Warning... this post is not for the faint at heart.
I have vivid memories of embarrassing moments in life. 6th grade, tripping in front of the boy who would later be my first kiss. 7th grade, falling in front of the entire 7th grade UP a set of bleachers. College, well, just college. (Seriously... were group dates a good idea? And why did I cut my own bangs that time?)
Then tonight... the mother (ha) of all embarrassing moments.
Earlier tonight I was going through some CDs looking for some Christmas music for a friend. In my attempt to be all things organized in 2011, I found some photo CDs in the midst of music CDs. Not only did I have to move them, I had to look at them, right?
I got sucked into over an hour of old memories... baby showers, E's first days, tailgates from long ago, old college retreats. So, the logical thing to do was share these old memories with Facebook... and tag people.
Thanks to FB's new photo loading deal, several would load at a time, then magically on my end, they would be there. Who knows how it looks in FB Land during the upload. And, you know, given how I was searching through CDs as they were uploading... well... it took me a while to go back and forth between the CDs and Facebook.
On one of these "brief" moments... I saw it.
In a moment that would make Jesus and my Momma blush, I hit delete on that picture then immediately IM'd my BFF "bleep! bleep! bleep! my boob was just on Facebook!!!!"
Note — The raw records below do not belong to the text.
Background: an optimization exercise with open tools, aiming at small area, a short achievable clock period and few clock cycles. Do not read the settings as production practice. At most, simulation tests tie the RTL to the original design; equivalence was not proved. No activity file was given, so power comes from the tool's default toggle rates.

== JK ==
==> flow/design.v <==
module nbc_stream_dec (
    input  wire        clk,
    input  wire        rst,
    input  wire        cmd_valid,
    output wire        cmd_ready,
    input  wire [1:0]  cmd_mode,
    input  wire [63:0] cmd_acc,
    input  wire        in_valid,
    output wire        in_ready,
    input  wire [63:0] in_data,
    output reg         out_valid,
    input  wire        out_ready,
    output reg  [63:0] out_data,
    output reg         out_last
);
    localparam S_COUNT = 2'd0;    
    localparam S_SLOT  = 2'd1;    
    localparam S_HDR   = 2'd2;    
    localparam S_END   = 2'd3;    
    reg [1:0]   state;
    reg         have_cmd;
    reg         cmd_rdy;
    reg         m_acc;       
    reg         m_delta;     
    reg [31:0]  remain;      
    reg         rem_zero;    
    reg         rem_is1;     
    reg         rem_le1;     
    reg [4:0]   blk_n;
    reg [7:0]   blk_m;       
    reg         odd;         
    reg [2:0]   idx;
    reg [4:0]   sm;          
    reg [4:0]   sc;          
    reg [63:0]  w0, w1, w2;
    reg [1:0]   wk;          
    reg         in_rdy;
    reg [4:0]   p;           
    reg         f_valid;
    reg         f_load;      
    reg         f_last;
    reg         f_acc;       
    reg         f_cy;        
    reg [63:0]  f;
    assign in_ready  = in_rdy;
    assign cmd_ready = cmd_rdy;
    wire go     = !out_valid || out_ready;   
    wire en1    = !f_valid || go;            
    wire cmd_go = cmd_valid && cmd_rdy;
    wire take   = in_valid && in_rdy;
    wire       drop  = p[4];                 
    wire [1:0] wk_e  = wk - {1'b0, drop};    
    wire       have1 = (wk_e != 2'd0);
    wire       have2 = wk_e[1];
    wire [127:0] win = drop ? {w2, w1} : {w1, w0};
    wire [63:0]  ext = win >> {p[3:0], 2'b00};
    wire [63:0] lo       = drop ? w1 : w0;
    wire [31:0] cnt      = lo[31:0];
    wire        cnt_zero = (cnt == 32'd0);
    wire [15:0] hdr     = (state == S_COUNT) ? lo[47:32] : ext[15:0];
    wire [4:0]  hdr_n   = hdr[4:0];
    wire [7:0]  hdr_m   = hdr[15:8];
    reg  [63:0] smask;
    integer j;
    always @(*) begin
        for (j = 0; j < 16; j = j + 1)
            smask[4*j +: 4] = (j < sm) ? 4'hF : 4'h0;
    end
    wire        last    = (idx == 3'd7);
    wire        pad7    = blk_n[0] & (odd ^ !blk_m[0] ^ !blk_m[1]);
    wire [4:0]  tot_s   = {1'b0, p[3:0]} + sc;
    wire        avail_s = (sc == 5'd0) || have2 || (have1 && (tot_s <= 5'd16));
    wire        rest_unstored = (blk_n == 5'd0) || (&blk_m[7:1]);
    wire        fin     = rem_le1 && rest_unstored;
    wire [4:0]  tot_h   = {1'b0, p[3:0]} + 5'd4;
    wire        avail_h = have2 || (have1 && (tot_h <= 5'd16));
    reg [1:0]   state_n;
    reg         have_cmd_n, f_valid_n;
    reg [4:0]   p_n;
    reg         start, slot_go;
    always @(*) begin
        state_n    = state;
        have_cmd_n = have_cmd;
        f_valid_n  = f_valid && !go;
        p_n        = {1'b0, p[3:0]};
        start      = 1'b0;
        slot_go    = 1'b0;
        if (cmd_go) begin
            have_cmd_n = 1'b1;
            f_valid_n  = 1'b1;
        end
        if (en1) begin
            case (state)
                S_COUNT: begin
                    if ((have_cmd || cmd_go) && have1) begin
                        start      = 1'b1;
                        have_cmd_n = 1'b0;
                        if (!cnt_zero) begin
                            p_n     = 5'd12;
                            state_n = S_SLOT;
                        end else begin
                            p_n     = 5'd16;
                        end
                    end
                end
                S_SLOT: begin
                    if (avail_s) begin
                        slot_go = 1'b1;
                        if (!rem_zero)
                            f_valid_n = 1'b1;
                        if (fin) begin
                            p_n     = (tot_s == 5'd0) ? 5'd0 : 5'd16;
                            state_n = (tot_s > 5'd16) ? S_END : S_COUNT;
                        end else begin
                            p_n = tot_s;
                            if (last)
                                state_n = S_HDR;
                        end
                    end
                end
                S_HDR: begin
                    if (avail_h) begin
                        p_n     = tot_h;
                        state_n = S_SLOT;
                    end
                end
                S_END: begin
                    p_n     = 5'd16;
                    state_n = S_COUNT;
                end
            endcase
        end
    end
    wire [1:0] wk_n = wk_e + {1'b0, take};
    always @(posedge clk) begin
        if (drop) begin
            w0 <= w1;
            w1 <= w2;
        end
        if (in_rdy) begin
            if (wk_e == 2'd0) w0 <= in_data;
            if (wk_e == 2'd1) w1 <= in_data;
            if (wk_e == 2'd2) w2 <= in_data;
        end
    end
    always @(posedge clk) begin
        if (en1 && (state == S_SLOT || (state == S_COUNT && cmd_rdy))) begin
            f      <= (state == S_COUNT) ? cmd_acc : (ext & smask);
            f_load <= (state == S_COUNT);
            f_last <= rem_is1;
            f_acc  <= (state != S_COUNT) && m_acc;
            f_cy   <= (state != S_COUNT) && m_delta;
        end
        if (cmd_go) begin
            m_acc   <= (cmd_mode == 2'd1) || (cmd_mode == 2'd2);
            m_delta <= (cmd_mode == 2'd1);
        end
        if (start) begin
            remain  <= cnt;
            rem_is1 <= (cnt == 32'd1);
            rem_le1 <= (cnt[31:1] == 31'd0);
        end
        if (slot_go && !rem_zero) begin
            remain  <= remain - 32'd1;
            rem_is1 <= (remain == 32'd2);
            rem_le1 <= (remain[31:2] == 30'd0) && !(remain[1] && remain[0]);
        end
        if (en1 && (state == S_COUNT || state == S_HDR)) begin
            blk_n   <= hdr_n;
            blk_m   <= hdr_m;
            odd     <= 1'b0;
            idx     <= 3'd0;
            sm      <= hdr_m[0] ? 5'd0 : hdr_n;
            sc      <= hdr_m[0] ? 5'd0 : hdr_n;
        end
        if (slot_go) begin
            idx   <= idx + 3'd1;
            blk_m <= {1'b1, blk_m[7:1]};
            odd   <= odd ^ !blk_m[0];
            sm    <= blk_m[1] ? 5'd0 : blk_n;
            if (idx == 3'd6)
                sc <= (blk_m[1] ? 5'd0 : blk_n) + {4'd0, pad7};
            else
                sc <= blk_m[1] ? 5'd0 : blk_n;
        end
        if (rst) begin
            state    <= S_COUNT;
            have_cmd <= 1'b0;
            cmd_rdy  <= 1'b1;
            f_valid  <= 1'b0;
            p        <= 5'd0;
            wk       <= 2'd0;
            in_rdy   <= 1'b1;
            rem_zero <= 1'b1;
        end else begin
            state    <= state_n;
            have_cmd <= have_cmd_n;
            cmd_rdy  <= (state_n == S_COUNT) && !have_cmd_n && !f_valid_n;
            f_valid  <= f_valid_n;
            p        <= p_n;
            wk       <= wk_n;
            in_rdy   <= (wk_n != 2'd3) || p_n[4];
            if (start)
                rem_zero <= cnt_zero;
            else if (slot_go && !rem_zero)
                rem_zero <= rem_is1;
        end
    end
    wire [63:0] a  = out_data & {64{f_acc}};
    wire [63:0] hp = a ^ f;
    wire [63:0] hg = out_data & f & {64{f_cy}};
    reg  [63:0] pg, pp;
    integer l, i;
    always @(*) begin
        pg = hg;
        pp = hp;
        for (l = 0; l < 6; l = l + 1)
            for (i = 0; i < 64; i = i + 1)
                if ((i >> l) & 1) begin
                    pg[i] = pg[i] | (pp[i] & pg[((i >> l) << l) - 1]);
                    pp[i] = pp[i] & pp[((i >> l) << l) - 1];
                end
    end
    wire [63:0] sink = hp ^ {pg[62:0], 1'b0};
    always @(posedge clk) begin
        if (rst) begin
            out_valid <= 1'b0;
        end else if (go) begin
            out_valid <= f_valid && !f_load;
            if (f_valid) begin
                out_data <= sink;
                out_last <= f_last;
            end
        end
    end
endmodule
What follows belongs to an exercise in optimizing a design on an open flow for small area, a short achievable clock period and few clock cycles; a production flow would make more cautious choices. In this exercise RTL edits were held to simulation tests only and were not proved equivalent to the original. No activity file was given, so power comes from the tool's default toggle rates.

===== design/flow/constraint.sdc =====
create_clock -name core_clock -period 24.0 [get_ports {clk}]
set_input_delay 4.8000 -clock core_clock [delete_from_list [all_inputs] [get_ports {clk}]]
set_output_delay 4.8000 -clock core_clock [all_outputs]
set_load 0.01 [all_outputs]
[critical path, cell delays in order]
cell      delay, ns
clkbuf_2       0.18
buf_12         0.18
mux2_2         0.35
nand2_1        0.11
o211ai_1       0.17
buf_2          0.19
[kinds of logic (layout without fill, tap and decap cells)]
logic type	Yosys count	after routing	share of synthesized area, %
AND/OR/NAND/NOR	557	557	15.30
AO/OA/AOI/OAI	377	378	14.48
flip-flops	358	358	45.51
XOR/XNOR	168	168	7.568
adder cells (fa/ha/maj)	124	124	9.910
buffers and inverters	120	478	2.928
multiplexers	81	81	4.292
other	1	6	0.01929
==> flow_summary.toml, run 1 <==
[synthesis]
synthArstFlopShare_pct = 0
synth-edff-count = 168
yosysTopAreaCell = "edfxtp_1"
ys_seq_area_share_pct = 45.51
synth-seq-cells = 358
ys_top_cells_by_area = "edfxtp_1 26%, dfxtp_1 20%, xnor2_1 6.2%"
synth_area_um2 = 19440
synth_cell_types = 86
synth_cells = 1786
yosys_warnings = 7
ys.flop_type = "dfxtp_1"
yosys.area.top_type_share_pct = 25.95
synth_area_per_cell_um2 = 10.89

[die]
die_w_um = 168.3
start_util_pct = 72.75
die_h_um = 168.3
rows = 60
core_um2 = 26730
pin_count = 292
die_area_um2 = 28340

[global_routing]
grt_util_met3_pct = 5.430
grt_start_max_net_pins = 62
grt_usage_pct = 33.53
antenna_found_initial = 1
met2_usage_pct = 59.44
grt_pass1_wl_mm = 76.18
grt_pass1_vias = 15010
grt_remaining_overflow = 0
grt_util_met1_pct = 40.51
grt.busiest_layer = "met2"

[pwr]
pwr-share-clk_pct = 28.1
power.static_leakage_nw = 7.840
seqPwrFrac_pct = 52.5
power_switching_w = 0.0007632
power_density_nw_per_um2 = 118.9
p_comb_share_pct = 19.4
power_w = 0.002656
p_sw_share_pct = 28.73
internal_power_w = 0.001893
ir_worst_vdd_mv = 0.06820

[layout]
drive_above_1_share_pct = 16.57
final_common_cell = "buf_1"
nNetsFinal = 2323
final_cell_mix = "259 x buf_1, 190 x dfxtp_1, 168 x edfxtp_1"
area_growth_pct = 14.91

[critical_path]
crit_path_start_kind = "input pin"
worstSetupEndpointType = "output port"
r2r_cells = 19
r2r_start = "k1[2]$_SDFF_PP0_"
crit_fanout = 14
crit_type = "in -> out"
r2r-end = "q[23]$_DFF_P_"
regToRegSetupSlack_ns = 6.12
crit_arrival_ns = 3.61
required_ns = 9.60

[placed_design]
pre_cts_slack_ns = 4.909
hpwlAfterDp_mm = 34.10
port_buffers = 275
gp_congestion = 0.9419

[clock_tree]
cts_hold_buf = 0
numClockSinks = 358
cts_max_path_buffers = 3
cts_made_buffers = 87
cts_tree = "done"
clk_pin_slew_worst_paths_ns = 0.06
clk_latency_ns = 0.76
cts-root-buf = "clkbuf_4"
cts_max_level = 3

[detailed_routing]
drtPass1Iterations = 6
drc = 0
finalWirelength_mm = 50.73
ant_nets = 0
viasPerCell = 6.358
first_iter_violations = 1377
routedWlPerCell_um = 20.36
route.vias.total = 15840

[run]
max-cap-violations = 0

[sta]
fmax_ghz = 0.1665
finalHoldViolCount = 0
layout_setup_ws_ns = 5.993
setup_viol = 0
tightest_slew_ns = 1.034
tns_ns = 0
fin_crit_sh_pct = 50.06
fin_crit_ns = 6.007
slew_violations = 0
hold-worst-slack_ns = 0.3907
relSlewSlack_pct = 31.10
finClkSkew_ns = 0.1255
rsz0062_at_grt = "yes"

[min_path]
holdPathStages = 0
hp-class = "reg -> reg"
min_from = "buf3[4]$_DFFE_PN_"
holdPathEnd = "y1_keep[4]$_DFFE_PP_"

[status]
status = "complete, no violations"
This design comes from an exercise in tuning for small area and a short achievable clock period on the open sky130 flow, not from production work. For this run, only the layout was checked, not whether the RTL still works. Power figures rest on the tool's default switching activity, not on a simulated workload.

### design.v
module wfd (
    input  wire        clk,
    input  wire        rst,
    input  wire        start,
    input  wire        s_end,
    input  wire        s_valid,
    input  wire [15:0] s_data,
    input  wire [15:0] cfg_vhigh,
    input  wire [15:0] cfg_vlow,
    input  wire        cfg_reverse,
    input  wire        cfg_invert,
    input  wire        cfg_verbose,
    output wire        s_ready,
    output wire        done,
    output wire        err,
    output wire [1:0]  err_code,
    output wire [2:0]  phase,
    output wire        b_valid,
    output wire [7:0]  b_data,
    output wire        sym_valid,
    output wire        sym,
    output wire [15:0] pre_start,
    output wire [15:0] pre_size,
    output wire [15:0] pre_end,
    output wire [15:0] short_dur,
    output wire [15:0] long_dur,
    output wire [15:0] byte_count,
    output wire        diag_sat,
    output wire        start_seen,
    output wire [2:0]  bitcnt,
    output wire [15:0] run
);
    localparam [2:0] IDLE = 3'd0, PH1 = 3'd1, PH2 = 3'd2, PH3 = 3'd3,
                     DONE = 3'd4, ERR = 3'd5;
    localparam [1:0] E_NONE = 2'd0, E_CAL = 2'd1, E_INPUT = 2'd2, E_RANGE = 2'd3;
    reg [2:0]  ph_q;
    reg [1:0]  ec_q;
    reg [15:0] vhx_q, vlx_q;           
    reg        rev_q, inv_q;
    reg [15:0] pst_q, psz_q, pend_q;
    reg        cal_q;                  
    reg [12:0] q11_q;
    reg [3:0]  r11_q;
    reg [14:0] q3_q;
    reg [1:0]  r3_q;
    reg [15:0] run_q;
    reg        ss_q;
    reg [7:0]  acc_q;
    reg [2:0]  bc_q;
    reg [15:0] bcnt_q;
    reg        dsat_q;
    reg        bv_q, sv_q, sy_q;
    reg [7:0]  bd_q;
    wire [15:0] sx = {~s_data[15], s_data[14:0]};
    wire        in_ph1 = (ph_q == PH1);
    wire        in_ph2 = (ph_q == PH2);
    wire        in_ph3 = (ph_q == PH3);
    wire [16:0] hsum = {1'b0, sx} + {1'b0, ~vhx_q} + {16'd0, in_ph1};
    wire        hi = hsum[16];
    wire        lo = (sx <= vlx_q);
    function [16:0] inc16;
        input [15:0] x;
        input        cin;
        reg          c;
        integer      k;
        begin
            c = cin;
            for (k = 0; k < 16; k = k + 1) begin
                inc16[k] = x[k] ^ c;
                c = c & x[k];
            end
            inc16[16] = c;
        end
    endfunction
    function [16:0] add16;
        input [15:0] a, b;
        input        cin;
        reg          c;
        integer      k;
        begin
            c = cin;
            for (k = 0; k < 16; k = k + 1) begin
                add16[k] = a[k] ^ b[k] ^ c;
                c = (a[k] & b[k]) | (c & (a[k] ^ b[k]));
            end
            add16[16] = c;
        end
    endfunction
    wire [16:0] pst_c   = inc16(pst_q, 1'b1);
    wire [16:0] psz_c   = inc16(psz_q, 1'b1);
    wire [16:0] run_c   = inc16(run_q, 1'b1);
    wire [16:0] bcnt_c  = inc16(bcnt_q, 1'b1);
    wire [16:0] q11_c   = inc16({3'd0, q11_q}, 1'b1);
    wire [16:0] q3_c    = inc16({1'd0, q3_q}, 1'b1);
    wire        pst_max = pst_c[16];
    wire        psz_max = psz_c[16];
    wire        run_max = run_c[16];
    wire        run_nz  = |run_q;
    wire        bcnt_max = bcnt_c[16];
    wire [16:0] end_sum = add16(pst_q, psz_q, 1'b0);
    wire        cal_bad = (q11_q == 13'd0);           
    wire [16:0] run4lo  = add16({run_q[13:0], 2'b00}, run_q, 1'b0);   
    wire [2:0]  run5hi  = {1'b0, run_q[15:14]} + {2'b00, run4lo[16]};
    wire [16:0] run5r   = add16(run4lo[15:0], {14'd0, r3_q}, 1'b0);
    wire [16:0] diff    = add16(run5r[15:0], ~psz_q, 1'b1);            
    wire        is_short = ~(|run5hi) & ~run5r[16] & ~diff[16];
    wire        symbol = ~(is_short ^ rev_q);
    wire [7:0]  acc_n = {acc_q[6:0], symbol};
    wire [7:0]  acc_r = {acc_n[0], acc_n[1], acc_n[2], acc_n[3],
                         acc_n[4], acc_n[5], acc_n[6], acc_n[7]};
    reg [2:0]  ph_n;
    reg [1:0]  ec_n;
    reg [15:0] pst_n, psz_n, pend_n, run_n, bcnt_n;
    reg        cal_n;
    reg [12:0] q11_n;
    reg [3:0]  r11_n;
    reg [14:0] q3_n;
    reg [1:0]  r3_n;
    reg        ss_n, dsat_n, bv_n, sv_n, sy_n;
    reg [7:0]  acc_n_q, bd_n;
    reg [2:0]  bc_n;
    reg        do2;
    always @(*) begin
        ph_n   = ph_q;   ec_n  = ec_q;
        pst_n  = pst_q;  psz_n = psz_q; pend_n = pend_q; cal_n = cal_q;
        q11_n  = q11_q;  r11_n = r11_q; q3_n = q3_q; r3_n = r3_q;
        run_n  = run_q;  bcnt_n = bcnt_q;
        ss_n   = ss_q;   dsat_n = dsat_q;
        acc_n_q = acc_q; bd_n = bd_q; bc_n = bc_q; sy_n = sy_q;
        bv_n   = 1'b0;   sv_n = 1'b0;
        do2    = 1'b0;
        if (s_valid) begin
            if (in_ph1) begin
                if (hi) begin
                    if (pst_max) dsat_n = 1'b1;
                    else pst_n = pst_c[15:0];
                end else begin
                    ph_n = PH2;
                    do2  = 1'b1;
                end
            end
            if (in_ph2) do2 = 1'b1;
            if (do2) begin
                if (lo) begin
                    if (psz_max) begin
                        ph_n = ERR;
                        ec_n = E_RANGE;
                    end else begin
                        psz_n = psz_c[15:0];
                        if (r11_q == 4'd10) begin
                            r11_n = 4'd0;
                            q11_n = q11_c[12:0];
                        end else begin
                            r11_n = r11_q + 4'd1;
                        end
                        if (r3_q == 2'd2) begin
                            r3_n = 2'd0;
                            q3_n = q3_c[14:0];
                        end else begin
                            r3_n = r3_q + 2'd1;
                        end
                    end
                end else begin
                    cal_n  = 1'b1;
                    pend_n = end_sum[16] ? 16'hffff : end_sum[15:0];
                    if (end_sum[16]) dsat_n = 1'b1;
                    if (cal_bad) begin
                        ph_n = ERR;
                        ec_n = E_CAL;
                    end else begin
                        ph_n = PH3;
                    end
                end
            end
            if (in_ph3) begin
                if (hi) begin
                    if (!run_max) run_n = run_c[15:0];
                end else if (run_nz) begin
                    sy_n = symbol;
                    sv_n = 1'b1;
                    run_n = 16'd0;
                    if (!ss_q) begin
                        ss_n = 1'b1;
                    end else begin
                        acc_n_q = acc_n;
                        if (bc_q == 3'd7) begin
                            bd_n = inv_q ? acc_r : acc_n;
                            bv_n = 1'b1;
                            bc_n = 3'd0;
                            if (bcnt_max) dsat_n = 1'b1;
                            else bcnt_n = bcnt_c[15:0];
                        end else begin
                            bc_n = bc_q + 3'd1;
                        end
                    end
                end
            end
        end
        if (s_end) begin
            case (ph_n)
                PH1: begin
                    ph_n = ERR;
                    ec_n = (pst_n == 16'd0) ? E_INPUT : E_CAL;
                end
                PH2: begin
                    ph_n = ERR;
                    ec_n = E_CAL;
                end
                PH3: ph_n = DONE;
                default: ;
            endcase
        end
    end
    always @(posedge clk) begin
        if (rst || start) begin
            ph_q   <= rst ? IDLE : PH1;
            ec_q   <= E_NONE;
            pst_q  <= 16'd0; psz_q <= 16'd0; pend_q <= 16'd0; cal_q <= 1'b0;
            q11_q  <= 13'd0; r11_q <= 4'd0; q3_q <= 15'd0; r3_q <= 2'd0;
            run_q  <= 16'd0; bcnt_q <= 16'd0;
            ss_q   <= 1'b0; dsat_q <= 1'b0;
            acc_q  <= 8'd0; bd_q <= 8'd0; bc_q <= 3'd0; sy_q <= 1'b0;
            bv_q   <= 1'b0; sv_q <= 1'b0;
        end else begin
            ph_q   <= ph_n;   ec_q  <= ec_n;
            pst_q  <= pst_n;  psz_q <= psz_n; pend_q <= pend_n; cal_q <= cal_n;
            q11_q  <= q11_n;  r11_q <= r11_n; q3_q <= q3_n; r3_q <= r3_n;
            run_q  <= run_n;  bcnt_q <= bcnt_n;
            ss_q   <= ss_n;   dsat_q <= dsat_n;
            acc_q  <= acc_n_q; bd_q <= bd_n; bc_q <= bc_n; sy_q <= sy_n;
            bv_q   <= bv_n;   sv_q <= sv_n;
        end
        if (rst) begin
            vhx_q <= 16'h8000; vlx_q <= 16'h8000;
            rev_q <= 1'b0; inv_q <= 1'b0;
        end else if (start) begin
            vhx_q <= {~cfg_vhigh[15], cfg_vhigh[14:0]};
            vlx_q <= {~cfg_vlow[15], cfg_vlow[14:0]};
            rev_q <= cfg_reverse; inv_q <= cfg_invert;
        end
    end
    assign s_ready    = in_ph1 | in_ph2 | in_ph3;
    assign done       = (ph_q == DONE);
    assign err        = (ph_q == ERR);
    assign err_code   = ec_q;
    assign phase      = ph_q;
    assign b_valid    = bv_q;
    assign b_data     = bd_q;
    assign sym_valid  = sv_q;
    assign sym        = sy_q;
    assign pre_start  = pst_q;
    assign pre_size   = psz_q;
    assign pre_end    = pend_q;
    assign short_dur  = {3'd0, q11_q & {13{cal_q}}};
    assign long_dur   = {1'd0, q3_q & {15{cal_q}}};
    assign byte_count = bcnt_q;
    assign diag_sat   = dsat_q;
    assign start_seen = ss_q;
    assign bitcnt     = bc_q;
    assign run        = run_q;
endmodule
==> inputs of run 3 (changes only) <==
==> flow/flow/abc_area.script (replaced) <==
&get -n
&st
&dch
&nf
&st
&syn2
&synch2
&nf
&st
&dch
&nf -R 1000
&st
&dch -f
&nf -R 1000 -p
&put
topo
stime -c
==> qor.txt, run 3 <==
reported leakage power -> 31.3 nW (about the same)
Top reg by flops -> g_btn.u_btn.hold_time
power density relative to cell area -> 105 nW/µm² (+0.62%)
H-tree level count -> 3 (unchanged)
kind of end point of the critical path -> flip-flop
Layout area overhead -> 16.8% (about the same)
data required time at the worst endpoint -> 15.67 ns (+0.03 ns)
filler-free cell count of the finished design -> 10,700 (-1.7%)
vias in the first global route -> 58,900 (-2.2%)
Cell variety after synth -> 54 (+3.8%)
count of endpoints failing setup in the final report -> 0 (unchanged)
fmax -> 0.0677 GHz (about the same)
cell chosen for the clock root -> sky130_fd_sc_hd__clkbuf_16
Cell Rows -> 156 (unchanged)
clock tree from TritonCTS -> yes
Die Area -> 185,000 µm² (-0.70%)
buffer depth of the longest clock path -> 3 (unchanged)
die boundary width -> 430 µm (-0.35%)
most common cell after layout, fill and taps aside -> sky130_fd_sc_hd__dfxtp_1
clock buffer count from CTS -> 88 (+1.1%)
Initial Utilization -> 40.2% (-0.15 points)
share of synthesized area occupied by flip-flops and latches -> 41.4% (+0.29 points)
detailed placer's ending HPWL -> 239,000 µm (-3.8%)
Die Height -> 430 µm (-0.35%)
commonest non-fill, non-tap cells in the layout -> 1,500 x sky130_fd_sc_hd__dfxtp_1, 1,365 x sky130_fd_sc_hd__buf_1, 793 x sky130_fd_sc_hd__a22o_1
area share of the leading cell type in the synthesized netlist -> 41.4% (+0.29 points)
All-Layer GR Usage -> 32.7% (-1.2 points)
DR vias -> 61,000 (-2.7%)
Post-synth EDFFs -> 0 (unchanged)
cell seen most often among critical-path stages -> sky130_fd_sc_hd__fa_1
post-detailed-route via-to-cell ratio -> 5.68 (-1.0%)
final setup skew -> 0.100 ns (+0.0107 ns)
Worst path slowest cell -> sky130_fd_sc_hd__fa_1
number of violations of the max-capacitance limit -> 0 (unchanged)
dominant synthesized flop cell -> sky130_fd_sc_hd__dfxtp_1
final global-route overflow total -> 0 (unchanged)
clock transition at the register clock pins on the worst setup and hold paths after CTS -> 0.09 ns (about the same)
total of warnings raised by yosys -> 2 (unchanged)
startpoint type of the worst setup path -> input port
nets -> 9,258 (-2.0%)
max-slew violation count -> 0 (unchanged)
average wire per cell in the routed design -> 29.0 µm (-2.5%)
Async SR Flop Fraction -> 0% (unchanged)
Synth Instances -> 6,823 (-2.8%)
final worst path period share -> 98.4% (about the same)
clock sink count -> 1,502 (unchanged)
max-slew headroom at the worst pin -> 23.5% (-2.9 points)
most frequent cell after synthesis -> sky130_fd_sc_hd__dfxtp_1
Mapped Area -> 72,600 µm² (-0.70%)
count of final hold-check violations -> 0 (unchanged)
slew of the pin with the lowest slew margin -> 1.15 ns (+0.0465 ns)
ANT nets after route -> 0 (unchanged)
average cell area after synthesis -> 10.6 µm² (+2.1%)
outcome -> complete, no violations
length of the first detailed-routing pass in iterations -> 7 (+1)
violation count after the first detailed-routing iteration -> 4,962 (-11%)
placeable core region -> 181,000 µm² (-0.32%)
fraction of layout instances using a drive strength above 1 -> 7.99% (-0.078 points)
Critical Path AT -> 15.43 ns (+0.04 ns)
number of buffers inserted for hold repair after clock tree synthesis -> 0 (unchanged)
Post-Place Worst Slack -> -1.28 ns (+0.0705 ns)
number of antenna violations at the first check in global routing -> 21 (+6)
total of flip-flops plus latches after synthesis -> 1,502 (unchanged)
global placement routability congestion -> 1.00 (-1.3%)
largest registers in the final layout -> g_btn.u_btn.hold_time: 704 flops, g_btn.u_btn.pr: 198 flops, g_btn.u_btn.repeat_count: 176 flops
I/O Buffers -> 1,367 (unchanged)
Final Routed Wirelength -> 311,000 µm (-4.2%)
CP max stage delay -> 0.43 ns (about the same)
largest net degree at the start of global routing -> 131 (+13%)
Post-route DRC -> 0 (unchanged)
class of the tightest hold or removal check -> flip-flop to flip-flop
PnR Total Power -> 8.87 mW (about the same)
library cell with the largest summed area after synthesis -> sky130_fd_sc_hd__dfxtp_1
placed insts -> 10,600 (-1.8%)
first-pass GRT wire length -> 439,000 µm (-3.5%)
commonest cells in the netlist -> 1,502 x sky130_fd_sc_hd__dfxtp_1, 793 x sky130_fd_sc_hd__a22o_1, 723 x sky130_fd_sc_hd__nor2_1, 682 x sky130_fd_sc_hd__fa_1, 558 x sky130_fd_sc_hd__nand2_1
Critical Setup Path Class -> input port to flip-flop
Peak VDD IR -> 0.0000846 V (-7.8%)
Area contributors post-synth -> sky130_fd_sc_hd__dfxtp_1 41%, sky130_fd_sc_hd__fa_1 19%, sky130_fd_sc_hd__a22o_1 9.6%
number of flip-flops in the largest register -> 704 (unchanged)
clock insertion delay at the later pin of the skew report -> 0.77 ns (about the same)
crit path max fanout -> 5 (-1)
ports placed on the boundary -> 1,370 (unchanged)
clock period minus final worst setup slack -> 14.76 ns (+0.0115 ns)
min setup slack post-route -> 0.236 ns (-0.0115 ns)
Apparently, when I thought I was uploading picture number 246 of my Dad meeting Elizabeth, I was actually uploading 146 of... me... nursing for the first time... in the hospital.
(I just threw up a little in my mouth reliving the moment when I discovered this had hit the mainstream.)
Obviously, the first question would LOGICALLY be, why would one have a picture of said-boob when no one EVER should see such a thing. Best I can remember, Dan took non-stop pictures that first 24 hours. Later, when my screen saver would randomly show things I didn't remember ever being taken and I questioned him on it, I *think* he said some bull-crap along the lines of "It's natural" or "One day Elizabeth will enjoy seeing this."
What he did not say was "Someday you'll accidentally upload this to Facebook and will relive every moment of horror in your life all rolled into one as you realize that someone, somewhere saw your boob. On Facebook."
While I agree with him that it's natural and all that junk... it was NOT. MEANT. TO. EVER. BE. SEEN.
So, to the unknowing person(s) who saw more of me than was bargained for, I recommend going to your living room, picking up your Christmas tree, putting just the tip of it in your fireplace, then taking that flaming tree and shoving it straight in your eye. Gouge out that image... just as I try to burn this day out of my memory, too.
Let it be known that there is NO irony in this happening on the day that I professed love for Facebook.
Let it be known that there is NO irony in this happening after I mocked a college student last summer for accidentally showing her goods to us on the river.
Let it be known that my life is officially over.
It was so much easier falling up the bleachers.